***** Input data

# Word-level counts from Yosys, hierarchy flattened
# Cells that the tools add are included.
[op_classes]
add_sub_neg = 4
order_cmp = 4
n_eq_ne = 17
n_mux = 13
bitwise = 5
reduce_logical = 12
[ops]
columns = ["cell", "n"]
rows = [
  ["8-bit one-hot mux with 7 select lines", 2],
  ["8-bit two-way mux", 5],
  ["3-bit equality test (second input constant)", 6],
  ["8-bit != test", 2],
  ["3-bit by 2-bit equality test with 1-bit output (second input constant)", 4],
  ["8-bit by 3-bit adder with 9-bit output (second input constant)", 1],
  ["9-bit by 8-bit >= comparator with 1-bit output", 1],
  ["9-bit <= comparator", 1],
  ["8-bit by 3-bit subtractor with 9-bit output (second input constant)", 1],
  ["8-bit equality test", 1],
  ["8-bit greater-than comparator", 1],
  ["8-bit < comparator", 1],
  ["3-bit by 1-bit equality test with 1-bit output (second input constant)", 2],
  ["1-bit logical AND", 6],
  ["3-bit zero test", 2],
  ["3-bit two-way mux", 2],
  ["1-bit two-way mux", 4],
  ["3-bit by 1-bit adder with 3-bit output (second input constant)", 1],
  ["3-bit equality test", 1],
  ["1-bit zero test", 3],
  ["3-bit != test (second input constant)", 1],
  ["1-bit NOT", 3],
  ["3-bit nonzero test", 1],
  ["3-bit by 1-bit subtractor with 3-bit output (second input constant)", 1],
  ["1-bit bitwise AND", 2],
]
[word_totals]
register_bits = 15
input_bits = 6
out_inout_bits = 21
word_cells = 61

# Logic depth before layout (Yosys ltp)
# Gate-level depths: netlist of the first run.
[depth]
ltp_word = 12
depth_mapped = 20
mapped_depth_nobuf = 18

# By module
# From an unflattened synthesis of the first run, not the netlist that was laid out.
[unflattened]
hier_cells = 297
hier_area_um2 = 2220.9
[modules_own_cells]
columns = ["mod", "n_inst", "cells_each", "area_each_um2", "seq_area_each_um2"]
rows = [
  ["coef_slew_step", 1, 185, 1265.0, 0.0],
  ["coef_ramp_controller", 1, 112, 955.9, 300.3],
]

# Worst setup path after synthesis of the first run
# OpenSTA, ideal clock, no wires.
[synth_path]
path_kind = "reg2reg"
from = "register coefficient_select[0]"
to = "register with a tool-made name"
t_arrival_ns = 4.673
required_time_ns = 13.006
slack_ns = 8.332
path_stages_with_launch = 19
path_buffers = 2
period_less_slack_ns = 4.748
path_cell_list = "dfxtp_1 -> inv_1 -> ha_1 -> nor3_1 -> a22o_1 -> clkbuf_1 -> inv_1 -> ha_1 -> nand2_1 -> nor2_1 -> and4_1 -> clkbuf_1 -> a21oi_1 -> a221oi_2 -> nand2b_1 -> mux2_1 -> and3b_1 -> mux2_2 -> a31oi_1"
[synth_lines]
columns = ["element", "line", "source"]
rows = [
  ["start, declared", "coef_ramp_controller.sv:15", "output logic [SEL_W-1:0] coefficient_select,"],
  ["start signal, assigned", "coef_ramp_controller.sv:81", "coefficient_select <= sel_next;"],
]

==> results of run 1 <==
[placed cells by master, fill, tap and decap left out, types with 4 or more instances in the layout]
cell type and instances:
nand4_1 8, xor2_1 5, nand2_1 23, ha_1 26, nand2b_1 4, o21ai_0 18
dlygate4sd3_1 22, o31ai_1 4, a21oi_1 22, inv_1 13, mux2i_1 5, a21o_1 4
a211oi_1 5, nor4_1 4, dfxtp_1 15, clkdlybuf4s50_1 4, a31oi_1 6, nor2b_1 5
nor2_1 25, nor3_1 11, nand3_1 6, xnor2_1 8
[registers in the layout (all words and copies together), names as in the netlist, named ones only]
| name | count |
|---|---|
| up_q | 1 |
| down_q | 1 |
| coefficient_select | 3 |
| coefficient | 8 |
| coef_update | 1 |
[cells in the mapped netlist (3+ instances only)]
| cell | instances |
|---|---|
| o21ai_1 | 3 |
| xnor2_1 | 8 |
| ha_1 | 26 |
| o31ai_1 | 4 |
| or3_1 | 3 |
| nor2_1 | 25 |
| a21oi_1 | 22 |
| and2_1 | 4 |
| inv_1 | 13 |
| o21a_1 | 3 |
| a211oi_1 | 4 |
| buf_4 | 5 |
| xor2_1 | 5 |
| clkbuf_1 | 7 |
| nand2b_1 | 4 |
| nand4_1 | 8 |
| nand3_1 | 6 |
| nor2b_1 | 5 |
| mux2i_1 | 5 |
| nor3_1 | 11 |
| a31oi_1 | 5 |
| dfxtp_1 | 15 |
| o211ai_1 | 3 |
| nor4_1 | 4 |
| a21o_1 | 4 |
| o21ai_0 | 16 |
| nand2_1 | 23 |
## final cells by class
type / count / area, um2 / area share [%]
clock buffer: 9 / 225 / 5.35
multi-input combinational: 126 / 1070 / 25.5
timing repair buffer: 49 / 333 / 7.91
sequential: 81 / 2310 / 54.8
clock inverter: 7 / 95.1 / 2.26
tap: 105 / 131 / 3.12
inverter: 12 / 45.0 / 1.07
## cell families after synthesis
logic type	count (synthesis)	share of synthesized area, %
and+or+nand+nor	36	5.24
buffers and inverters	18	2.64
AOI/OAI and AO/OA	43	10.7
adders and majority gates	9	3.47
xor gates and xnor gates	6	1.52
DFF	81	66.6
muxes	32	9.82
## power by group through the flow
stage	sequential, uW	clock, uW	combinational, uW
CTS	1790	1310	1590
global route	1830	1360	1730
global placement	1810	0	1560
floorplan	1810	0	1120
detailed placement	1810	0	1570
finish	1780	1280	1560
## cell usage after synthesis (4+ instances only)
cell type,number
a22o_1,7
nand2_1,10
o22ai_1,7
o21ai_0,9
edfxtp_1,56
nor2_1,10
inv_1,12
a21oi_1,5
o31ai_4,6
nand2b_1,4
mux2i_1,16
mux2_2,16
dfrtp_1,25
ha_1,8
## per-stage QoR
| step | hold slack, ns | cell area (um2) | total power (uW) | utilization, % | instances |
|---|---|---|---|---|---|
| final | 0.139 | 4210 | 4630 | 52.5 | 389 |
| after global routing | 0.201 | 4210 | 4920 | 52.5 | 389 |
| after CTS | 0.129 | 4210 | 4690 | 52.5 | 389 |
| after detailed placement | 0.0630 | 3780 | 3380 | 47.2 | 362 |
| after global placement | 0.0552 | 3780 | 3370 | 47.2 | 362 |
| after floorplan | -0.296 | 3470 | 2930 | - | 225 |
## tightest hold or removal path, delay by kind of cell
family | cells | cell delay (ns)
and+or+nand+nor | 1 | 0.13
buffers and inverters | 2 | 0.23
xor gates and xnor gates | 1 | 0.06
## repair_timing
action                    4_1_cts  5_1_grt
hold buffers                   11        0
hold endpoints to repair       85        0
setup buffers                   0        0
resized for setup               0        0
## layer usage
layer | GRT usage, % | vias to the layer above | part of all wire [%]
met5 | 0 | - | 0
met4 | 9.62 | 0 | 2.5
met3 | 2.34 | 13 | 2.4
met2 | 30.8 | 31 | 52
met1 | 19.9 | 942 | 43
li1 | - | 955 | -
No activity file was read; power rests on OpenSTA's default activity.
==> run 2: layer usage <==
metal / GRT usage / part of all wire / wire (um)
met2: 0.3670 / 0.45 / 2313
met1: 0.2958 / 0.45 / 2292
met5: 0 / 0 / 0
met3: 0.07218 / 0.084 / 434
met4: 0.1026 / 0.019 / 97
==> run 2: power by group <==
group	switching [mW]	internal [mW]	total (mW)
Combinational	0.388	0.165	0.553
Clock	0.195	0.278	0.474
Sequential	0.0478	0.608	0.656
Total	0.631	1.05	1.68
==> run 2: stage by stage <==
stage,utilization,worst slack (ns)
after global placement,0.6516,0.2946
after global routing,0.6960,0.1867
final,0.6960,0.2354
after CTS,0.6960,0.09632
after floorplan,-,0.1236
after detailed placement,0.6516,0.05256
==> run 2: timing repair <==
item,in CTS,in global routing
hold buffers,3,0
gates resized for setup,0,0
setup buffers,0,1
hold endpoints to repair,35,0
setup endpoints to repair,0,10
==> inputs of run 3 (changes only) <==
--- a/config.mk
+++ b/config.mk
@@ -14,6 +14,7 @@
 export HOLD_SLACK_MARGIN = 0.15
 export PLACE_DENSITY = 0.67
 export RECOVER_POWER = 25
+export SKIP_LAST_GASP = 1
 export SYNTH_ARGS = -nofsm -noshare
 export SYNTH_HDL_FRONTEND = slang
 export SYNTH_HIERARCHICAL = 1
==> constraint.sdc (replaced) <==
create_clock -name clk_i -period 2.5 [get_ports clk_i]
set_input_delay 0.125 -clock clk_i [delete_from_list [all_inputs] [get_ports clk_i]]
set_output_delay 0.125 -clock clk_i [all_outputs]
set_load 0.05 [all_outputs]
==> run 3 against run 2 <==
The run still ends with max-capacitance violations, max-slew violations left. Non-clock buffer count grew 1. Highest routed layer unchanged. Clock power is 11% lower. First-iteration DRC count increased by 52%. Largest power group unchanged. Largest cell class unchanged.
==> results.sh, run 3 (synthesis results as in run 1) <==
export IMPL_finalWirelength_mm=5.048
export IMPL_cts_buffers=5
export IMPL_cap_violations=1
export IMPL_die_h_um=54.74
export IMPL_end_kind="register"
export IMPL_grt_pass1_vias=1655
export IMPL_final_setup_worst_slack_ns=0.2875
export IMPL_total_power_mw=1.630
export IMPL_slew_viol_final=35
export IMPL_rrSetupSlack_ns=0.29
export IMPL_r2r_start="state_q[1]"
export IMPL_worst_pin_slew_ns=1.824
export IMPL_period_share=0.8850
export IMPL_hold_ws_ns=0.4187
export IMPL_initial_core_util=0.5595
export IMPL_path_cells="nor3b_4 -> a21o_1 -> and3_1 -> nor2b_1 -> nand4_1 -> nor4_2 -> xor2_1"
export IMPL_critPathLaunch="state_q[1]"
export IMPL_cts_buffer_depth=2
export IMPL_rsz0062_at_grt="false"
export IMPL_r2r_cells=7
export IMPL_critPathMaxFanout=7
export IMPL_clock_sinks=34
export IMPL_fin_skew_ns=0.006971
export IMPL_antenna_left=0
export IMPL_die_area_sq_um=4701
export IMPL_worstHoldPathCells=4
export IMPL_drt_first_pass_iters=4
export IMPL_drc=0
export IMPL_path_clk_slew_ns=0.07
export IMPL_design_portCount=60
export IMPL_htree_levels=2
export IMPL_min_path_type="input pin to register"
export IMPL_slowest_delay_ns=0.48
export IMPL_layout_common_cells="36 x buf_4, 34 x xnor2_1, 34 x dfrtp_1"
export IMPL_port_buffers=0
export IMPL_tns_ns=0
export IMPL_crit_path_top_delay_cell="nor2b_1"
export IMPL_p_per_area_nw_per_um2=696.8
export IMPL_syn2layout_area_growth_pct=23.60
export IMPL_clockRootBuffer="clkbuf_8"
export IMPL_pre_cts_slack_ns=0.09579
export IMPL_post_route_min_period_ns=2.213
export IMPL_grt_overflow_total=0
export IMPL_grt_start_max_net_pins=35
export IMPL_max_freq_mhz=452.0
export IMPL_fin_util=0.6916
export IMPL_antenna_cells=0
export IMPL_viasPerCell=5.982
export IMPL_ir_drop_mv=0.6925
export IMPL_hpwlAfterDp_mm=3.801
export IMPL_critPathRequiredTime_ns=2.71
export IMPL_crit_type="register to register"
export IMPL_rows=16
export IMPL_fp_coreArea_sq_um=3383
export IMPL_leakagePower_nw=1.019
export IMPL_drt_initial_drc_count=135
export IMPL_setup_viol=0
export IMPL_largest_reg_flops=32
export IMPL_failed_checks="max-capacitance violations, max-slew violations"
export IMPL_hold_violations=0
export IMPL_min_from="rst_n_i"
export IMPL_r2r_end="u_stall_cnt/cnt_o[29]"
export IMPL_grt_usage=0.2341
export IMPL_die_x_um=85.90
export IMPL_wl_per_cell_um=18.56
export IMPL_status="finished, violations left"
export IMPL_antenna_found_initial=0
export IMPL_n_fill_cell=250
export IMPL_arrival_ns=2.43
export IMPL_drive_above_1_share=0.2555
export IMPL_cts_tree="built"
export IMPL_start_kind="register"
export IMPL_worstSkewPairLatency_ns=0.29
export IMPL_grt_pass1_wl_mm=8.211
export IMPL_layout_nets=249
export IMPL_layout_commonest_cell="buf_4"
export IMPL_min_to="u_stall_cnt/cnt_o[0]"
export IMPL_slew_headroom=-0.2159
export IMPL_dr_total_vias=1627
File: src/rtl/alu_mul_iter.sv
// Iterative unsigned shift-add multiplier retiring MUL_STEP multiplier bits per cycle.
// 'product' always shows the value after the current step, so it is final while 'done' is high.
module alu_mul_iter #(
  parameter int WIDTH    = 8,
  parameter int MUL_STEP = 1
) (
  input  logic                 clk,
  input  logic                 rst,
  input  logic                 start,
  input  logic [WIDTH-1:0]     a,
  input  logic [WIDTH-1:0]     b,
  output logic                 busy,
  output logic                 done,
  output logic [2*WIDTH-1:0]   product
);

  localparam int STEPS = WIDTH / MUL_STEP;
  localparam int CW    = $clog2(STEPS + 1);

  logic [WIDTH-1:0]            mcand;
  logic [2*WIDTH-1:0]          acc;
  logic [CW-1:0]               count;
  logic [WIDTH+MUL_STEP-1:0]   partial;
  logic [WIDTH+MUL_STEP-1:0]   hi_sum;
  logic [2*WIDTH+MUL_STEP-1:0] joined;

  // Upper half accumulates, lower half holds the not-yet-consumed multiplier bits.
  always_comb begin
    partial = '0;
    for (int i = 0; i < MUL_STEP; i++) begin
      if (acc[i]) begin
        partial = partial + ({{MUL_STEP{1'b0}}, mcand} << i);
      end
    end
    hi_sum  = {{MUL_STEP{1'b0}}, acc[2*WIDTH-1:WIDTH]} + partial;
    joined  = {hi_sum, acc[WIDTH-1:0]};
    product = joined[2*WIDTH+MUL_STEP-1:MUL_STEP];
  end

  assign done = busy && (count == CW'(1));

  always_ff @(posedge clk or posedge rst) begin
    if (rst) begin
      busy  <= 1'b0;
      count <= '0;
      acc   <= '0;
      mcand <= '0;
    end else if (start) begin
      busy  <= 1'b1;
      count <= CW'(STEPS);
      acc   <= {{WIDTH{1'b0}}, b};
      mcand <= a;
    end else if (busy) begin
      acc   <= product;
      count <= count - CW'(1);
      if (count == CW'(1)) begin
        busy <= 1'b0;
      end
    end
  end

endmodule
## config.mk

```make
export PLATFORM = sky130hd
export DESIGN_NAME = mem_arbiter
export DESIGN_NICKNAME = d
export VERILOG_FILES = /design/src/rtl/mem_arbiter.sv
export SDC_FILE = /design/constraint.sdc
export NUM_CORES = 1
export LEC_CHECK = 0
export CAP_MARGIN = 20
export CORE_UTILIZATION = 25
export DETAILED_ROUTE_END_ITERATION = 10
export SLEW_MARGIN = 20
export SYNTH_ARGS = -nofsm -noshare
export SYNTH_HDL_FRONTEND = slang
export SYNTH_SLANG_ARGS = --single-unit
export TNS_END_PERCENT = 5
```

## constraint.sdc

```tcl
create_clock -name CLK -period 1.3 [get_ports CLK]
set_input_delay 0.13 -clock CLK [delete_from_list [all_inputs] [get_ports CLK]]
set_output_delay 0.13 -clock CLK [all_outputs]
set_load 0.005 [all_outputs]
```

## src/rtl/mem_arbiter.sv

```systemverilog
`default_nettype none
// ============================================================================
// mem_arbiter : round-robin arbiter of cache I/D ports onto a single RAM port.
// Optional access watchdog enabled by defining MEM_ARB_WATCHDOG_EN.
// Rev 1.0
// ============================================================================
module mem_arbiter #(
  parameter int TIMEOUT = 64
) (
  input  logic        CLK,
  input  logic        RST,
  input  logic        iREN,
  input  logic [31:0] iaddr,
  output logic        iwait,
  output logic [31:0] iload,
  input  logic        dREN,
  input  logic        dWEN,
  input  logic [31:0] daddr,
  input  logic [31:0] dstore,
  output logic        dwait,
  output logic [31:0] dload,
  output logic        ramREN,
  output logic        ramWEN,
  output logic [31:0] ramaddr,
  output logic [31:0] ramstore,
  input  logic [31:0] ramload,
  input  logic        ram_ack,
  output logic        err
);

  typedef enum logic [1:0] {
    IDLE = 2'd0,
    IACC = 2'd1,
    DACC = 2'd2
  } state_t;

  state_t      state_q, state_d;
  logic        last_was_d_q, last_was_d_d;
  logic        ram_ren_q, ram_ren_d;
  logic        ram_wen_q, ram_wen_d;
  logic [31:0] ram_addr_q, ram_addr_d;
  logic [31:0] ram_store_q, ram_store_d;

  logic d_pend;
  logic done;
  logic drop;
  logic timeout;

  assign d_pend = dREN | dWEN;
  // A completion is never signalled in a cycle that is being reset.
  assign done   = (state_q != IDLE) && ram_ack && !RST;
  assign drop   = ((state_q == IACC) && !iREN) || ((state_q == DACC) && !d_pend);

`ifdef MEM_ARB_WATCHDOG_EN
  logic [6:0] cnt_q, cnt_d;

  assign timeout = (state_q != IDLE) && (cnt_q == 7'(TIMEOUT));
  assign err     = timeout && !ram_ack && !RST;

  always_comb begin
    cnt_d = '0;
    if (state_q != IDLE) begin
      cnt_d = cnt_q + 7'd1;
    end
  end

  always_ff @(posedge CLK) begin
    if (RST) begin
      cnt_q <= '0;
    end else begin
      cnt_q <= cnt_d;
    end
  end
`else
  logic unused_timeout;

  assign unused_timeout = (TIMEOUT != 0);
  assign timeout        = 1'b0;
  assign err            = 1'b0;
`endif

  always_comb begin
    state_d      = state_q;
    last_was_d_d = last_was_d_q;
    ram_ren_d    = ram_ren_q;
    ram_wen_d    = ram_wen_q;
    ram_addr_d   = ram_addr_q;
    ram_store_d  = ram_store_q;
    case (state_q)
      IDLE: begin
        // On a tie the port that was not served last wins.
        if (d_pend && (!iREN || !last_was_d_q)) begin
          state_d     = DACC;
          ram_wen_d   = dWEN;
          ram_ren_d   = !dWEN;
          ram_addr_d  = daddr;
          ram_store_d = dstore;
        end else if (iREN) begin
          state_d    = IACC;
          ram_ren_d  = 1'b1;
          ram_wen_d  = 1'b0;
          ram_addr_d = iaddr;
        end
      end
      IACC, DACC: begin
        if (ram_ack) begin
          state_d      = IDLE;
          ram_ren_d    = 1'b0;
          ram_wen_d    = 1'b0;
          last_was_d_d = (state_q == DACC);
        end else if (drop || timeout) begin
          state_d   = IDLE;
          ram_ren_d = 1'b0;
          ram_wen_d = 1'b0;
        end
      end
      default: begin
        state_d   = IDLE;
        ram_ren_d = 1'b0;
        ram_wen_d = 1'b0;
      end
    endcase
  end

  always_ff @(posedge CLK) begin
    if (RST) begin
      state_q      <= IDLE;
      last_was_d_q <= 1'b0;
      ram_ren_q    <= 1'b0;
      ram_wen_q    <= 1'b0;
      ram_addr_q   <= '0;
      ram_store_q  <= '0;
    end else begin
      state_q      <= state_d;
      last_was_d_q <= last_was_d_d;
      ram_ren_q    <= ram_ren_d;
      ram_wen_q    <= ram_wen_d;
      ram_addr_q   <= ram_addr_d;
      ram_store_q  <= ram_store_d;
    end
  end

  assign iwait    = !(done && (state_q == IACC));
  assign dwait    = !(done && (state_q == DACC));
  assign iload    = ramload;
  assign dload    = ramload;
  assign ramREN   = ram_ren_q;
  assign ramWEN   = ram_wen_q;
  assign ramaddr  = ram_addr_q;
  assign ramstore = ram_store_q;

endmodule
`default_nettype wire

```

### After elaboration in Yosys (flattened, before gate mapping)

Cells that the tools add are included.

* register bits: 69
* output and inout port bits: 133
* input bits: 134
* logic and storage cells: 50

* reductions and logical operators: 24
* muxes and demuxes: 15
* equal/unequal tests: 4
* bitwise logic cells: 1

Operators by type and width (count)
* 32-bit 2-to-1 mux: 2
* 2-bit 2-to-1 mux: 4
* 2-bit AND reduction: 4
* 1-bit logical AND: 7
* 1-bit logical NOT: 7
* 1-bit 2-to-1 mux: 6
* 3-bit inequality test (second input constant): 2
* 1-bit one-hot mux with 2 select lines: 2
* 2-bit one-hot mux with 2 select lines: 1
* 2-bit nonzero test: 2
* 2-bit by 1-bit == test with 1-bit output (second input constant): 1
* 2-bit == test (second input constant): 1
* 2-bit logical NOT: 1
* 1-bit logical OR: 2
* 2-bit OR reduction: 1
* 1-bit bitwise OR: 1

### Logic depth before layout (Yosys ltp)

Gate-level depths: netlist of run 1.

* word-level depth: 7
* gate-level depth with buffers: 7
* mapped depth without buffers: 5

### Worst setup path after synthesis of run 1

OpenSTA, ideal clock, no wires.

* kind: register to register
* from: reg state_q[0]
* to: reg ram_ren_q, in the netlist ramREN
* arrival: 1314 ps
* stages on the path, launching flop included: 6
* path slack: -106 ps
* library setup time: 92 ps
* cell sequence: dfxtp_1 -> inv_1 -> ha_1 -> or3b_1 -> a311o_1 -> o32ai_1

* cells in the longest elaborated chain, start to end: 5

RTL lines
* start: declaration: RTL line 37 `state_t state_q, state_d;`
* start signal: assignment: RTL line 134 `state_q <= state_d;`
* 2-bit by 1-bit == test with 1-bit output / 2-bit == test (equally long branches): RTL line 52, 89
* 1-bit logical AND: RTL line 52 `assign drop = ((state_q == IACC) && !iREN) || ((state_q == DACC) && !d_pend);`
* 1-bit logical OR: RTL line 52
* 3-bit inequality test (no source line)
* 2-bit AND reduction (no source line)
* end signal: assignment: RTL line 136 `ram_ren_q <= ram_ren_d;`
* end: declaration: RTL line 39 `logic ram_ren_q, ram_ren_d;`

Several ways; a longest one is shown, not always the timed one.
A chain may end at the register's enable or synchronous reset.

### Final worst setup path of run 1

* from: reg state_q[0]
* to: reg state_q[1]

* cells in the longest elaborated chain, start to end: 5

RTL lines (RTL line)
* 2-bit by 1-bit == test with 1-bit output / 2-bit == test (equally long branches): 52, 89
* 1-bit logical AND: 52
* 1-bit logical OR: 52
* 3-bit inequality test (no source line)
* 2-bit AND reduction (no source line)

Several ways; a longest one is shown, not always the timed one.

==> results of run 1 <==
[through the flow]
| step | utilization [%] | hold slack, ps |
|---|---|---|
| 3_5_place_dp | 36.0 | 260 |
| 6_report | 38.0 | 260 |
| 5_1_grt | 38.0 | 260 |
| 3_3_place_gp | 36.0 | 260 |
| 2_1_floorplan | - | 271 |
| 4_1_cts | 37.9 | 260 |
[report_power, final]
group	switching, W	total (W)	internal, W
Combinational	0.00108	0.00223	0.00116
Clock	0.000938	0.00247	0.00153
Sequential	0.000145	0.00256	0.00242
Total	0.00216	0.00727	0.00511
[what timing repair did]
action	in CTS	in global routing
resized for setup	122	6
hold buffers	0	0
pin swaps	9	13
setup endpoints to repair	134	73
buffers inserted	2	0
[critical path, cell delays in order (launching register included)]
cell,delay [ps]
dfxtp_2,320
inv_2,70
buf_6,100
ha_4,120
or3b_4,380
a311o_1,330
o32ai_1,130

**********

What is being asked:
Matching lines for the string "comparator": work out how many the records contain and write only the number.

Response to the exercise:
4